[Saved data entries]
::::::::
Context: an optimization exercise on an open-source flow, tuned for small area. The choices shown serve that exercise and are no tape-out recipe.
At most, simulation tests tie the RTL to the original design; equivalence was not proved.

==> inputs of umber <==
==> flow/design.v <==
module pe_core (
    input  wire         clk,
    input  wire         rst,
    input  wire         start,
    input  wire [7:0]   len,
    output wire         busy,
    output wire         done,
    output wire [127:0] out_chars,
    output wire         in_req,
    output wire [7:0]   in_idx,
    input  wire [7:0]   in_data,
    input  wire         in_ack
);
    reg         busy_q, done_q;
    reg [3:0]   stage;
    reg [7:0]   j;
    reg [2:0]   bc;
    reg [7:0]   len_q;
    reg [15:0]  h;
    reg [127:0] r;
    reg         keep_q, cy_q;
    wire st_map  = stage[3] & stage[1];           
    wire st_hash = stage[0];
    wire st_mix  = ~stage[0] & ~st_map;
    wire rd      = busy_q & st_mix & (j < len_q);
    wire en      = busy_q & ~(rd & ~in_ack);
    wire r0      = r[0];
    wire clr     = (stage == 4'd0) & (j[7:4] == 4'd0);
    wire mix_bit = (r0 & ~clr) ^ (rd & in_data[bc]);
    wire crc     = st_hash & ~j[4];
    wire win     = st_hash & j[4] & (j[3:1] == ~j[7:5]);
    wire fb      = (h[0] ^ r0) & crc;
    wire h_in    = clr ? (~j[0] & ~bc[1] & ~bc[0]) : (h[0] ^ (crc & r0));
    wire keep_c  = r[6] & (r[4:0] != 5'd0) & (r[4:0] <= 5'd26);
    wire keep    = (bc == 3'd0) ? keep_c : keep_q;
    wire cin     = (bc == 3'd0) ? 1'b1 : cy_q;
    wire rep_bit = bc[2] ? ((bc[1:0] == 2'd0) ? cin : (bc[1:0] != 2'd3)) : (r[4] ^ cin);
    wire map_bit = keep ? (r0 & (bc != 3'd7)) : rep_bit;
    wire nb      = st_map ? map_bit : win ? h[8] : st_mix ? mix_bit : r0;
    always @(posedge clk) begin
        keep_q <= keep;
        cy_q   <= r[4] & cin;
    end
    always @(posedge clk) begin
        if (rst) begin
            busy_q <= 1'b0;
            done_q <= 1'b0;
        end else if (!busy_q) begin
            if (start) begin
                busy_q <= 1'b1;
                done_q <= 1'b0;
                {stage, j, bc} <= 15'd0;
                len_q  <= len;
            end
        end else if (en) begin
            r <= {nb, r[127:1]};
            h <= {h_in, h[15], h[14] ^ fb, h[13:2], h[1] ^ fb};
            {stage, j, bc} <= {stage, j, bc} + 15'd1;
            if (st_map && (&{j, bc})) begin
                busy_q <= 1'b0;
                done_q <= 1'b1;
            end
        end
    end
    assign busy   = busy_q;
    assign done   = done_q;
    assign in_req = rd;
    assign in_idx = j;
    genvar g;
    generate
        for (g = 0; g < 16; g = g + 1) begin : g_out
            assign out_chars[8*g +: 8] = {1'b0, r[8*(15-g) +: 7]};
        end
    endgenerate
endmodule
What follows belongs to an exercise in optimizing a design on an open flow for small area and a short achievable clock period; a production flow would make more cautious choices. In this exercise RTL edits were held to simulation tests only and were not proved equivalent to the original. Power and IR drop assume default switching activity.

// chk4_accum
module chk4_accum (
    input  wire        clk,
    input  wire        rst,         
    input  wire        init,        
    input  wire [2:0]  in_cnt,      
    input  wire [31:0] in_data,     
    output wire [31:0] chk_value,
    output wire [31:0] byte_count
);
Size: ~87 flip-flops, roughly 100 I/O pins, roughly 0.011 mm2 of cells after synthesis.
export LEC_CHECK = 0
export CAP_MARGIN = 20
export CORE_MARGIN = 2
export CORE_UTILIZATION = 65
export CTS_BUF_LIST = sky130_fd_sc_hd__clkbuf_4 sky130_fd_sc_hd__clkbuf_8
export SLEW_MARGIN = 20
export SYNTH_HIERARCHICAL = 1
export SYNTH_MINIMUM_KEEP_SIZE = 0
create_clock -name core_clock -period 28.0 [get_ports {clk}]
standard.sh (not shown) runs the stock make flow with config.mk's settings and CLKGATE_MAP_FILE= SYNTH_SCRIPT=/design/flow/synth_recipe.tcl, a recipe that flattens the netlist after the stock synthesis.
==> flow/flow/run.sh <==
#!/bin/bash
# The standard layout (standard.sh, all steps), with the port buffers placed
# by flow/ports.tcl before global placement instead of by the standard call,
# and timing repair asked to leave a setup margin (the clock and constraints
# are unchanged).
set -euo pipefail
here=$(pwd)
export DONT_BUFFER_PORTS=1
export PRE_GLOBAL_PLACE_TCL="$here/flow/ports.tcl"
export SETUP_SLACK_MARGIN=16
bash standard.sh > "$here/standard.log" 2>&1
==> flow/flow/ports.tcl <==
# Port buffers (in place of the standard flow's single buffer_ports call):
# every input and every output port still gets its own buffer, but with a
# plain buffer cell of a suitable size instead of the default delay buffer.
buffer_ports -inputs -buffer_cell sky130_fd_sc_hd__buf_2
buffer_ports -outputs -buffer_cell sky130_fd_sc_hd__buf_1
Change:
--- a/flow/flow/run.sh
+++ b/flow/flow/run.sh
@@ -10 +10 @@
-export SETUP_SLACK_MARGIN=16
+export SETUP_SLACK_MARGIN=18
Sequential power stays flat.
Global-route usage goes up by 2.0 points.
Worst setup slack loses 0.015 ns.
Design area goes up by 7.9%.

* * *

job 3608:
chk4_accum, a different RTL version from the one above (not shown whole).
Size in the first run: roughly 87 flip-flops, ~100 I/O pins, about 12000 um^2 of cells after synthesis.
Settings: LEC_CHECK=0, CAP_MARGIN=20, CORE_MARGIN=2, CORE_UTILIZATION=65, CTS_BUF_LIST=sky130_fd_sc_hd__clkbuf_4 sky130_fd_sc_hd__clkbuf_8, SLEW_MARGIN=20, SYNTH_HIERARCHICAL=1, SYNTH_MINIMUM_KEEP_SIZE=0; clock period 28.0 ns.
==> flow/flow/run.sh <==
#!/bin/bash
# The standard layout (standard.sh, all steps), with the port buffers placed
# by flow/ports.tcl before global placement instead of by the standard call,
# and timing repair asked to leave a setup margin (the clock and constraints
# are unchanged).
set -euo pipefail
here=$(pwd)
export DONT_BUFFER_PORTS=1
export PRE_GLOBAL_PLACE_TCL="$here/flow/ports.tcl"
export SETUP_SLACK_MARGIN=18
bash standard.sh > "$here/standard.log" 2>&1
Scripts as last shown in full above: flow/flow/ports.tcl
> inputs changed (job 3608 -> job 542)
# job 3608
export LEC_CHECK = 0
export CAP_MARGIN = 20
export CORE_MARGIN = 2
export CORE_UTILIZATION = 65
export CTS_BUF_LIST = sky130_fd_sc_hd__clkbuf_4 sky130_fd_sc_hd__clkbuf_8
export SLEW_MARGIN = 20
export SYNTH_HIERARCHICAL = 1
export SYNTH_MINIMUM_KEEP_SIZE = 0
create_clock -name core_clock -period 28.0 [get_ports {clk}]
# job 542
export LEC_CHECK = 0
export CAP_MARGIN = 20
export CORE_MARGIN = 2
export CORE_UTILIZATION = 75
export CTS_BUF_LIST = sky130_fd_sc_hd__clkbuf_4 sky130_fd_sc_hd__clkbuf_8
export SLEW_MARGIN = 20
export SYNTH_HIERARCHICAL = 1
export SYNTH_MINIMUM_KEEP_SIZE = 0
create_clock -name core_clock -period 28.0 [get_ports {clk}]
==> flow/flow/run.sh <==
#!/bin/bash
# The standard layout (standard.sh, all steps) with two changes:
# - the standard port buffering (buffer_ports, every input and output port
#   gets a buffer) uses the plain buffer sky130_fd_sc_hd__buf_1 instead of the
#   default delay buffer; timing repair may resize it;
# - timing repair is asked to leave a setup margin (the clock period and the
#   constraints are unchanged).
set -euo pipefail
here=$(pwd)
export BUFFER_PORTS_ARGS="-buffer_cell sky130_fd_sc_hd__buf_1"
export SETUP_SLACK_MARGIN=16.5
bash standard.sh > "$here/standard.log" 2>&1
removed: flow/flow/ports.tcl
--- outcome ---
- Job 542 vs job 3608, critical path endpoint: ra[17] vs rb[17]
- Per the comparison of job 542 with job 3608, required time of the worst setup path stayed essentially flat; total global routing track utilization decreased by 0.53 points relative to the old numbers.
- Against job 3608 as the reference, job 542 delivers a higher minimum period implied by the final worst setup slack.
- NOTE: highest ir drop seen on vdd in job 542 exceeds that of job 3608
::::::::
Among the entries above, how many lines include the word "inputs"? Give the number with no comment.

**Worked solution**:
3